= George Boyle, 4th Earl of Glasgow =

British peer

George Boyle, 4th Earl of Glasgow, GCH FRS (26 March 1766 – 6 July 1843), styled Lord Boyle until 1775, was a British peer.

He was the son of John Boyle, 3rd Earl of Glasgow, and his wife, Elizabeth, the daughter of George Ross, 13th Lord Ross. In 1775, he inherited his father's titles, was a Tory Scottish representative peer from 1790 to 1815, and was created Baron Ross in the Peerage of the United Kingdom that year to give him a seat in the House of Lords. From 1810 to 1820, he was Lord Lieutenant of Renfrewshire, Rector of the University of Glasgow from 1817 to 1819 and Lord Lieutenant of Ayrshire from 1820 to 1842. He was appointed a GCH in 1830.

On 7 March 1788, Glasgow married Lady Augusta Hay (1766–1822), the third daughter of James Hay, 15th Earl of Erroll.

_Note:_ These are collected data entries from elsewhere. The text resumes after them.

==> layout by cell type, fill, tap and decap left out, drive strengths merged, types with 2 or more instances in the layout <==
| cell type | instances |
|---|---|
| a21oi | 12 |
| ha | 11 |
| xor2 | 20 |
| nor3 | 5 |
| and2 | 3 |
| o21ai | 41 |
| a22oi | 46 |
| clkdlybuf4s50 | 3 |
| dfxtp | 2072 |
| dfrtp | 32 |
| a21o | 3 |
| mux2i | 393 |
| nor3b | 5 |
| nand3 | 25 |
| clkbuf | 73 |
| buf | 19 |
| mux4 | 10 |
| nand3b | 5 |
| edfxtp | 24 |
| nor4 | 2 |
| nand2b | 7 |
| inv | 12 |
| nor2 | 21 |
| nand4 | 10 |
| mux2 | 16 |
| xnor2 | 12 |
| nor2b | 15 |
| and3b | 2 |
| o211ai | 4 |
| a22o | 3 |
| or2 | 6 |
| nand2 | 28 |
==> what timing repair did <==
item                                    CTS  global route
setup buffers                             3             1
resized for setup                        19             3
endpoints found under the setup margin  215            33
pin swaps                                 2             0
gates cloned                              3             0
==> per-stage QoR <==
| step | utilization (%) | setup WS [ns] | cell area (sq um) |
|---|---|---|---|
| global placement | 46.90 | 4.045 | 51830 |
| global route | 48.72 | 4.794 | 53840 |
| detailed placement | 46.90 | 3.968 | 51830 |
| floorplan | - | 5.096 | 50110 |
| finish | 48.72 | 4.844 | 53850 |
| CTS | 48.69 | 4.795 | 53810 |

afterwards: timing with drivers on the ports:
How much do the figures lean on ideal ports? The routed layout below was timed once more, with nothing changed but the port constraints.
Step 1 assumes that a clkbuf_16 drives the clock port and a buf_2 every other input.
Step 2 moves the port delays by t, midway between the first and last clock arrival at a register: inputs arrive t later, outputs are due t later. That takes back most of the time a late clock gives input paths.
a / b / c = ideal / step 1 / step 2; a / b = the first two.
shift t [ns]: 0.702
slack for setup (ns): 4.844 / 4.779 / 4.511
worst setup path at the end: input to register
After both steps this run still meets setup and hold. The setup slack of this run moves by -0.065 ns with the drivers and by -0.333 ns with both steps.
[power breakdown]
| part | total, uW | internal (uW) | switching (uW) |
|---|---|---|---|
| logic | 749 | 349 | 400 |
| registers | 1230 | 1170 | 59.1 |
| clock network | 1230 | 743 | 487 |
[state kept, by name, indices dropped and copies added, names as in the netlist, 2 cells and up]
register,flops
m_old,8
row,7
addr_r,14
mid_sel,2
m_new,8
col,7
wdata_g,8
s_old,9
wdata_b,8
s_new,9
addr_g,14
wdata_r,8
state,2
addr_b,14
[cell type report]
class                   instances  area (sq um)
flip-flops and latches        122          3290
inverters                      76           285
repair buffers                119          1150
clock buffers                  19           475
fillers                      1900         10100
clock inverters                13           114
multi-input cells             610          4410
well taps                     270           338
This design comes from an exercise in tuning for small area on the open sky130 flow, not from production work.
No functional check of the RTL was part of any run shown here.
Power and IR drop assume default switching activity.

### flow/config.mk
export PLATFORM = sky130hd
export DESIGN_NAME = spi_trx
export DESIGN_NICKNAME = spi_trx
export VERILOG_FILES = /design/flow/design.v
export SDC_FILE = /design/flow/constraint.sdc
export NUM_CORES = 4
export LEC_CHECK = 0
export CAP_MARGIN = 20
export CORE_MARGIN = 2
export CORE_UTILIZATION = 40
export SLEW_MARGIN = 20
### flow/constraint.sdc
create_clock -name core_clock -period 5.0 [get_ports {clk}]
set_input_delay 1.0000 -clock core_clock [delete_from_list [all_inputs] [get_ports {clk}]]
set_output_delay 1.0000 -clock core_clock [all_outputs]
set_load 0.01 [all_outputs]
### flow/design.v
module serial_crc_new (
    input  wire        clk,
    input  wire        rst_n,
    input  wire        din,
    input  wire        valid,
    input  wire        init,
    input  wire        w8,
    input  wire        w16,
    input  wire [31:0] poly,
    output reg  [31:0] crc
);
wire top = w8 ? crc[7] : w16 ? crc[15] : crc[31];
wire fb  = top ^ din;
wire [31:0] nx;
assign nx[0]    = din ^ (poly[0] & top);
assign nx[31:1] = crc[30:0] ^ (poly[31:1] & {31{fb}});
wire [31:0] mask = {{16{~w8 & ~w16}}, {8{~w8}}, 8'hff};
always @(posedge clk or negedge rst_n) begin
    if (!rst_n)
        crc <= 32'hffff_ffff;
    else if (init)
        crc <= 32'hffff_ffff;
    else if (valid)
        crc <= nx & mask;
end
endmodule
module spi_trx (
    input  wire        clk,
    input  wire        rst_n,
    input  wire [1:0]  df,
    input  wire [12:0] spi_tnum_max,
    input  wire        lsbf,
    input  wire        crc_en,
    input  wire        rxonly,
    input  wire [31:0] crc_poly,
    input  wire [31:0] spi_tx_data,
    output wire [31:0] tx_crc_data_out,
    output wire        tx_start,
    output reg         tx_num_max_en,
    output reg         tx_crc_en,
    output wire        shift_out,
    input  wire        shift_in,
    output wire [31:0] rx_crc_data_out,
    output reg  [31:0] spi_rx_data,
    output reg         rx_num_max_en,
    output reg         rx_crc_en,
    output wire        rx_busy
);
wire w8  = (df == 2'b00);
wire w16 = (df == 2'b01);
wire w32 = df[1];
reg  [4:0] cnt;
wire       cnt0 = (cnt == 5'd0);
wire       last = (&cnt[2:0]) & (w8 | (cnt[3] & (w16 | cnt[4])));
wire [4:0] cnt_inc = cnt + 1'b1;
wire [4:0] cnt_nx = {cnt_inc[4] & w32, cnt_inc[3] & ~w8, cnt_inc[2:0]};
always @(posedge clk or negedge rst_n) begin
    if (!rst_n)
        cnt <= 5'd0;
    else
        cnt <= cnt_nx;
end
assign rx_busy  = ~cnt0;
assign tx_start = ~rxonly & (cnt == 5'd2);
wire tcnt0 = cnt0 | rxonly;
reg  [12:0] ncnt;
wire        nclr = ~rxonly & ~crc_en;
wire [12:0] ncnt_pre = nclr ? 13'h0 :
                       (cnt0 & ~rx_num_max_en) ? (ncnt + 1'b1) : ncnt;
always @(posedge clk or negedge rst_n) begin
    if (!rst_n)
        ncnt <= 13'h0;
    else
        ncnt <= ncnt_pre;
end
wire max0 = (spi_tnum_max == 13'h0);
wire rx_max_pre = (ncnt_pre >= spi_tnum_max);
wire tx_max_pre = rxonly ? max0 : rx_max_pre;
wire rx_crc_pre = crc_en & ((rx_num_max_en & cnt0) | rx_crc_en);
wire tx_crc_pre = crc_en & ((tx_num_max_en & tcnt0) | tx_crc_en);
always @(posedge clk or negedge rst_n) begin
    if (!rst_n) begin
        rx_num_max_en <= 1'b0;
        tx_num_max_en <= 1'b0;
        rx_crc_en     <= 1'b0;
        tx_crc_en     <= 1'b0;
    end
    else begin
        rx_num_max_en <= rx_max_pre;
        tx_num_max_en <= tx_max_pre;
        rx_crc_en     <= rx_crc_pre;
        tx_crc_en     <= tx_crc_pre;
    end
end
wire [31:0] tsr;
wire [31:0] tsrc = (crc_en & tx_num_max_en) ? tx_crc_data_out : spi_tx_data;
wire [31:0] tsr_pre = rxonly ? 32'h0 :
                      cnt0   ? tsrc :
                      lsbf   ? {1'b0, tsr[31:1]} : {tsr[30:0], 1'b0};
reg        ts0, ts7, ts15, ts31;
reg [5:0]  ts1_6;
reg [6:0]  ts8_14;
reg [14:0] ts16_30;
assign tsr = {ts31, ts16_30, ts15, ts8_14, ts7, ts1_6, ts0};
always @(posedge clk or negedge rst_n) begin
    if (!rst_n) begin
        ts0  <= 1'b0;
        ts7  <= 1'b0;
        ts15 <= 1'b0;
        ts31 <= 1'b0;
    end
    else begin
        ts0  <= tsr_pre[0];
        ts7  <= tsr_pre[7];
        ts15 <= tsr_pre[15];
        ts31 <= tsr_pre[31];
    end
end
always @(posedge clk) begin
    ts1_6   <= tsr_pre[6:1];
    ts8_14  <= tsr_pre[14:8];
    ts16_30 <= tsr_pre[30:16];
end
assign shift_out = lsbf ? tsr[0] : w8 ? tsr[7] : w16 ? tsr[15] : tsr[31];
wire   tx_bit    = lsbf ? tsr_pre[0] : w8 ? tsr_pre[7] : w16 ? tsr_pre[15] : tsr_pre[31];
serial_crc_new u_tx_crc (
    .clk  (clk),
    .rst_n(rst_n),
    .din  (tx_bit),
    .valid(crc_en & ~tx_crc_pre),
    .init (~crc_en),
    .w8   (w8),
    .w16  (w16),
    .poly (crc_poly),
    .crc  (tx_crc_data_out)
);
reg  [31:1] rsr;
wire [31:0] din = {shift_in, rsr[31:1]};
always @(posedge clk)
    rsr <= din[31:1];
wire [31:0] rdata;
genvar g;
generate
    for (g = 0; g < 32; g = g + 1) begin : rsort
        if (g < 8)
            assign rdata[g] = lsbf ? (w8 ? din[g + 24] : w16 ? din[g + 16] : din[g]) : din[31 - g];
        else if (g < 16)
            assign rdata[g] = ~w8 & (lsbf ? (w16 ? din[g + 16] : din[g]) : din[31 - g]);
        else
            assign rdata[g] = w32 & (lsbf ? din[g] : din[31 - g]);
    end
endgenerate
always @(posedge clk or negedge rst_n) begin
    if (!rst_n)
        spi_rx_data <= 32'h0;
    else if (last)
        spi_rx_data <= rdata;
end
serial_crc_new u_rx_crc (
    .clk  (clk),
    .rst_n(rst_n),
    .din  (shift_in),
    .valid(crc_en & ~rx_crc_pre),
    .init (~crc_en),
    .w8   (w8),
    .w16  (w16),
    .poly (crc_poly),
    .crc  (rx_crc_data_out)
);
endmodule
### flow/run.sh
#!/bin/bash
# synth_recipe.tcl (not shown) runs the flow's synth.tcl, then flattens the netlist and writes it again
# the make line also repeats each setting of config.mk as NAME=value (left out here)
make -C /OpenROAD-flow-scripts/flow DESIGN_CONFIG=/design/flow/config.mk WORK_HOME=/design/flow/orfs CLKGATE_MAP_FILE= SYNTH_SCRIPT=/design/flow/synth_recipe.tcl finish
==> impl_metrics.tcl, run 1 <==
set metrics [dict create \
    status "finished clean" \
    synth.avg_cell_area_um2 9.15 \
    path_delay_family "multiplexers" \
    ios 188 \
    regArea_mm2 0.00431 \
    total_leakage_power_nw 4.97 \
    clk_pin_slew_ns 0.08 \
    core_area_mm2 0.0235 \
    cts_repair_resize_count 0 \
    grt_start_max_net_pins 78 \
    synth.area.top_cells "dfstp_2 (18%), dfrtp_1 (15%), dfxtp_1 (12%)" \
    worstReg2RegEnd "tx_num_max_en" \
    required_ns 5.34 \
    rsz0062_at_grt "no" \
    worstSetupPathType "input port to register" \
    synth_cells 1043 \
    initial_utilization_pct 40.7 \
    cts.path.max_buffers 2 \
    p_per_area_mw_per_mm2 333 \
    area_growth_pct 28.7 \
    hpwl_mm 19.6 \
    slew_headroom_pct 33.4 \
    dieArea_mm2 0.0251 \
    ys_ff_latch 181 \
    worst_path_max_delay_cell "clkdlybuf4s50_1" \
    grt_pass1_wl_mm 44.5 \
    final_common_cell "clkdlybuf4s50_1" \
    drive_gt1_share_pct 11.5 \
    die_w_um 158 \
    worstPathArrival_ns 4.24 \
    cts_num_sinks 181 \
    fillerInstances 2182 \
    die_h_um 158 \
    wirelength_mm 28.0 \
    holdBufCountCts 0 \
    yosysUniqueCellTypes 56 \
    grt_use_total_pct 22.7 \
    cap_violations 0 \
    yosysTopAreaCell "dfstp_2" \
    nNetsFinal 1294 \
    drt-vias-per-instance 5.48 \
    hold_class "register to register" \
    io_buffers 187 \
    layout_common_cells "clkdlybuf4s50_1 (185), nand2_1 (152), dfstp_2 (64)" \
    reg2reg_from "cnt[0]" \
    critPathMaxFanout 16 \
    ys_seq_area_share_pct 45.2 \
    vias 8355 \
    cts_root_buf "clkbuf_16" \
    clk_latency_ns 0.43 \
    grt_pass1_vias 8126 \
    start_kind "input port" \
    ys.flop_type "dfstp_2" \
    drt_iter0_drc 606 \
    drv_slew 0 \
    period_needed_ns 3.90 \
    cp_num_buf_inv 1 \
    syn_area_mm2 0.00954 \
    multiInputGateArea_mm2 0.00478 \
    min_from "rsr[6]" \
    r2r_cells 16 \
    period_share_pct 78.0 \
    whs_ns 0.368 \
    crit_chain "clkdlybuf4s50_1 -> nand2_1 -> mux2_2 -> a41o_1 -> nor3b_2 -> mux2i_2 -> o221ai_1 -> a311oi_1" \
    row_count 56 \
    cts_htree_levels 4 \
    antenna_found_initial 3 \
    hold_end "rsr[5]" \
    yosys.area.top_type_share_pct 17.6 \
    syn_nets 1146 \
    wl_per_cell_um 18.4 \
    cp-startpoint "crc_en" \
    irDropWorstVdd_mv 0.209 \
    dr.pass1.iters 5 \
    crit_path_end_kind "register" \
    worst_clock_skew_ns 0.0154 \
    min_path_cells 0 \
    setup_tns_ns 0 \
    setup-violations-final 0 \
    slowest_delay_ns 0.78 \
    ys.warnings.count 2 \
    cts_inserted_buffers 17 \
    remaining_drc_errors 0 \
    fmax_ghz 0.257 \
    gp_congestion 0.823 \
    post_cts_buffers 0 \
    synth-edff-count 0 \
    r2r_setup_slack_ns 1.27 \
    synthArstFlopShare_pct 67.4 \
    tritoncts "built" \
    overflow 0 \
    ant_nets 0 \
    max_slew.worst_pin.slew_ns 0.996 \
    finalHoldViolCount 0 \
]
-- logic make-up after synthesis --
kind of cell,share of synthesized area [%]
AO/OA/AOI/OAI,22.1
XOR/XNOR,3.76
adder cells (fa/ha/maj),2.36
buffers and inverters,4.90
flip-flops,45.2
multiplexers,4.60
AND/OR/NAND/NOR,17.1
-- how the worst max path moves through the flow --
stage | cells past startpoint | endpoint | slack, ns
floorplan | 5 | shift_out | 1.51
global placement | 12 | tx_num_max_en | 0.80
global route | 8 | u_tx_crc.crc[2] | 0.72
finish | 8 | u_tx_crc.crc[3] | 1.10
detailed placement | 12 | tx_num_max_en | 0.73
CTS | 5 | shift_out | 1.15
-- cells in the mapped netlist (all sizes together), types with 11 or more instances --
| library cell | instances |
|---|---|
| a211oi | 31 |
| ha | 18 |
| and3 | 14 |
| xor2 | 15 |
| buf | 17 |
| a311oi | 35 |
| xnor2 | 26 |
| dfxtp | 59 |
| nor2b | 33 |
| o211ai | 25 |
| mux2i | 40 |
| inv | 42 |
| nand3 | 37 |
| nor2 | 52 |
| o31ai | 25 |
| o221ai | 15 |
| a21oi | 23 |
| clkbuf | 60 |
| o21ai | 72 |
| dfrtp | 58 |
| nand2 | 153 |
| nand2b | 11 |
| a221o | 24 |
| a31oi | 23 |
| dfstp | 64 |
-- stage by stage --
step	instances	setup slack [ns]	utilization (%)	power [mW]	cell area (um2)
floorplan	1043	1.51	-	2.26	9540
global placement	1490	0.801	49.7	2.72	11700
detailed placement	1491	0.733	49.7	2.73	11700
CTS	1523	1.15	52.3	4.12	12300
global route	1524	0.720	52.3	4.29	12300
finish	1525	1.10	52.3	4.09	12300
-- registers in the layout (all words and copies together) (netlist names) --
| name | flops |
|---|---|
| ts15 | 1 |
| ts1_6 | 6 |
| rsr | 31 |
| tx_crc_en | 1 |
| tx_num_max_en | 1 |
| ts16_30 | 15 |
| ts0 | 1 |
| cnt | 5 |
| rx_crc_en | 1 |
| ncnt | 13 |
| ts8_14 | 7 |
| rx_num_max_en | 1 |
| ts7 | 1 |
| ts31 | 1 |
| u_rx_crc.crc | 32 |
| spi_rx_data | 32 |
| u_tx_crc.crc | 32 |
-- report_power, final --
part	total (mW)	internal, mW	switching, mW
sequential	1.83	1.66	0.173
combinational	0.873	0.449	0.424
clock	1.38	0.771	0.608
total	4.09	2.88	1.21
-- cell type report --
| type | instances | share of cell area, % |
|---|---|---|
| flip-flops and latches | 181 | 35.1 |
| inverters | 43 | 1.31 |
| clock inverters | 11 | 0.897 |
| clock buffers | 21 | 4.02 |
| multi-input cells | 742 | 39.0 |
| diodes | 2 | 0.0408 |
| well taps | 319 | 3.25 |
| repair buffers | 206 | 16.4 |
-- layer usage --
| layer | global-route usage (%) | part of all wire, % |
|---|---|---|
| met1 | 32.2 | 47 |
| met2 | 34.9 | 46 |
| met3 | 5.17 | 5.8 |
| met4 | 6.22 | 1.4 |
| met5 | 0 | 0.057 |
-- worst register-to-register path: stages, from the launching register on --
cell       delay (ns)
dfrtp_1          0.41
inv_1            0.10
ha_1             0.16
nor4b_4          0.22
inv_2            0.17
nor2_1           0.34
and4_1           0.37
and3_1           0.30
nand3_1          0.11
xor2_1           0.15
nor2_1           0.16
ha_1             0.27
nor2b_1          0.13
o21ai_0          0.16
o2111ai_1        0.14
a41o_1           0.29
o2bb2ai_1        0.12
==> inputs of run 2 (changes only) <==
==> flow/flow/run.sh (new file) <==
#!/bin/bash
bash standard.sh > standard.log 2>&1
==> flow/standard.sh (new file) <==
#!/bin/bash
# synth_recipe.tcl (not shown) runs the flow's synth.tcl, then flattens the netlist and writes it again
# the make line also repeats each setting of config.mk as NAME=value (left out here)
make -C /OpenROAD-flow-scripts/flow DESIGN_CONFIG=/design/flow/config.mk WORK_HOME=/design/flow/orfs CLKGATE_MAP_FILE= SYNTH_SCRIPT=/design/flow/synth_recipe.tcl "${@:-finish}"
removed: flow/run.sh
==> run 2 against run 1 <==
  * Non-clock buffer count stayed put
  * Still clean on timing, DRC and antenna
  * Largest power group unchanged
  * Clock power about the same
  * Sequential share of layout area unchanged
==> impl_metrics.tcl, run 2 <==
set metrics [dict create \
    core_area_mm2 0.0235 \
    yosysTopAreaCell "dfstp_2" \
    ys_ff_latch 181 \
    grt_pass1_vias 8126 \
    multiInputGateArea_mm2 0.00478 \
    initial_utilization_pct 40.7 \
    required_ns 5.34 \
    ios 188 \
    ant_nets 0 \
    grt_use_total_pct 22.7 \
    grt_pass1_wl_mm 44.5 \
    row_count 56 \
    yosysUniqueCellTypes 56 \
    reg2reg_from "cnt[0]" \
    reg_top3 "spi_rx_data: 32 flops, u_rx_crc.crc: 32 flops, u_tx_crc.crc: 32 flops" \
    antenna_found_initial 3 \
    period_needed_ns 3.90 \
    vias 8355 \
    hold_class "register to register" \
    crit_path_end_kind "register" \
    syn_area_mm2 0.00954 \
    cts.path.max_buffers 2 \
    endpoint "u_tx_crc.crc[3]" \
    dieArea_mm2 0.0251 \
    synthArstFlopShare_pct 67.4 \
    clk_pin_slew_ns 0.08 \
    ys_seq_area_share_pct 45.2 \
    drt_iter0_drc 606 \
    period_share_pct 78.0 \
    drv_slew 0 \
    ys.warnings.count 2 \
    cts_htree_levels 4 \
    yosys.area.top_type_share_pct 17.6 \
    cap_violations 0 \
    r2r_cells 16 \
    tritoncts "built" \
    synth_cells 1043 \
    remaining_drc_errors 0 \
    final_common_cell "clkdlybuf4s50_1" \
    holdBufCountCts 0 \
    nNetsFinal 1294 \
    syn_nets 1146 \
    cts_inserted_buffers 17 \
    drive_gt1_share_pct 11.5 \
    start_kind "input port" \
    overflow 0 \
    drt-vias-per-instance 5.48 \
    cp-startpoint "crc_en" \
    worstReg2RegEnd "tx_num_max_en" \
    p_per_area_mw_per_mm2 333 \
    wl_per_cell_um 18.4 \
    worst_clock_skew_ns 0.0154 \
    post_cts_buffers 0 \
    setup-violations-final 0 \
    max_slew.worst_pin.slew_ns 0.996 \
    io_buffers 187 \
    worstSetupPathType "input port to register" \
    finalHoldViolCount 0 \
    dr.pass1.iters 5 \
    synth.most_common_cell "nand2_1" \
    gp_congestion 0.823 \
    cts_repair_resize_count 0 \
    die_h_um 158 \
    cts_num_sinks 181 \
    synth-edff-count 0 \
    layout_common_cells "clkdlybuf4s50_1 (185), nand2_1 (152), dfstp_2 (64)" \
    finalPower_mw 4.09 \
    rsz0062_at_grt "no" \
    r2r_setup_slack_ns 1.27 \
    fillerInstances 2182 \
    setup_tns_ns 0 \
    wirelength_mm 28.0 \
    total_leakage_power_nw 4.97 \
    slew_headroom_pct 33.4 \
    clk_latency_ns 0.43 \
    synth.avg_cell_area_um2 9.15 \
    worstPathArrival_ns 4.24 \
    area_growth_pct 28.7 \
    synth_common_cells "nand2_1 (153), dfstp_2 (64), clkbuf_1 (60)" \
    hpwl_mm 19.6 \
    critPathMaxFanout 16 \
    fmax_ghz 0.257 \
    regArea_mm2 0.00431 \
    cts_root_buf "clkbuf_16" \
    die_w_um 158 \
    irDropWorstVdd_mv 0.209 \
    status "finished clean" \
    ys.flop_type "dfstp_2" \
    grt_start_max_net_pins 78 \
    synth.area.top_cells "dfstp_2 (18%), dfrtp_1 (15%), dfxtp_1 (12%)" \
]
[run 2: cell counts after synthesis]
Identical to the previous run, type by type.
[run 2: logic make-up after synthesis]
kind of cell,after synthesis,synth area share [%]
buf+inv,120,4.90
flops,181,45.2
xor+xnor,41,3.76
mux,42,4.60
simple gates,343,17.1
fa+ha+maj,18,2.36
compound gates,298,22.1
[run 2: worst min-delay path by stage]
stage	to	depth (start not counted)	from	slack (ns)
final	rsr[5]	0	rsr[6]	0.37
after global routing	rsr[10]	0	rsr[11]	0.38
after CTS	rsr[5]	0	rsr[6]	0.37
after detailed placement	rsr[3]	0	rsr[4]	0.36
after global placement	rsr[13]	0	rsr[14]	0.36
after floorplan	rsr[1]	0	rsr[2]	0.35
[run 2: critical path, stage by stage]
cell and delay [ns]:
clkdlybuf4s50_1 0.78, nand2_1 0.38, mux2_2 0.40, a41o_1 0.30, nor3b_2 0.36, mux2i_2 0.56, o221ai_1 0.18, a311oi_1 0.27
[run 2: power breakdown]
part           switching (mW)  internal [mW]  leakage [nW]
registers               0.173           1.66          1.93
clock network           0.608          0.771         0.298
logic                   0.424          0.449          2.74
[run 2: stage by stage]
stage               std cells  utilization (%)  setup WS [ns]  cell area [um2]  hold slack (ns)
CTS                      1523             52.3           1.15            12300            0.373
global route             1524             52.3          0.720            12300            0.378
finish                   1525             52.3           1.10            12300            0.368
detailed placement       1491             49.7          0.733            11700            0.360
floorplan                1043                -           1.51             9540            0.350
global placement         1490             49.7          0.801            11700            0.356
[run 2: layer usage]
layer	global-route usage [%]	wire (um)
met1	32.2	13200
met4	6.22	402
met5	0	16
met3	5.17	1620
met2	34.9	12800
[run 2: final cells by class]
cell class              instances  area share [%]
flip-flops and latches        181            35.1
inverters                      43            1.31
repair buffers                206            16.4
multi-input cells             742            39.0
diodes                          2          0.0408
well taps                     319            3.25
clock inverters                11           0.897
clock buffers                  21            4.02
==> inputs of run 3 (changes only) <==
==> flow/flow/run.sh (replaced) <==
#!/bin/bash
# Standard ORFS flow with three layout choices changed:
#  - ABC maps the logic with an area-oriented script (flow/abc_area.script);
#    flip-flops are mapped before ABC runs, so the registers are the standard
#    synthesis's;
#  - ports are buffered with the smallest buffer, sky130_fd_sc_hd__buf_1;
#  - the clock tree uses small clock buffers and no dummy loads.
set -euo pipefail
W=$PWD
rm -rf "$W/scripts_area"
cp -r "$FLOW_HOME/scripts" "$W/scripts_area"
cp "$W/flow/abc_area.script" "$W/scripts_area/abc_area.script"
ARGS=(
  "SCRIPTS_DIR=$W/scripts_area"
  "ABC_AREA=1"
  "BUFFER_PORTS_ARGS=-buffer_cell sky130_fd_sc_hd__buf_1"
  "CTS_ARGS=-sink_clustering_enable -repair_clock_nets -buf_list {sky130_fd_sc_hd__clkbuf_4 sky130_fd_sc_hd__clkbuf_8} -dont_use_dummy_load"
)
bash standard.sh "${ARGS[@]}" synth > "$W/synth.log" 2>&1
bash standard.sh "${ARGS[@]}" finish > "$W/layout.log" 2>&1
==> flow/flow/abc_area.script (new file) <==
strash
dch
amap
strash
dch
amap
==> run 3 against run 2 <==
  * Still clean
  * Worst hold slack lost 0.0080 ns
  * Via count shrank 6.6%
  * Cell count shrank 11%
  * Routed wire length shrank 6.5%
  * Synthesized area shrank 14%
  * Design area shrank 20%
  * Non-clock buffer count grew 6
  * Register-to-register slack lost 0.52 ns
  * Critical endpoint is now u_tx_crc.crc[27]
  * Largest power group unchanged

They had six children:

- John Boyle, styled Lord Boyle, RN (1789–1818)
- Lady Isabella Margaret (1790–1834)
- Hon. James Boyle, later 5th Earl of Glasgow (1792–1869)
- Lady Elizabeth Boyle (1794–1819)
- Lady Augusta Boyle (1801–1876), married Lord Frederick FitzClarence.
- Hon. William Boyle (1802–1819)

After the death of his wife in 1822, Glasgow married Julia Sinclair, the third daughter of Sir John Sinclair, 1st Baronet. They had two children:

- Hon. George Frederick Boyle, later 6th Earl of Glasgow (1825–1890)
- Lady Diana Boyle (1828–1877), married John Packington, 2nd Baron Hampton.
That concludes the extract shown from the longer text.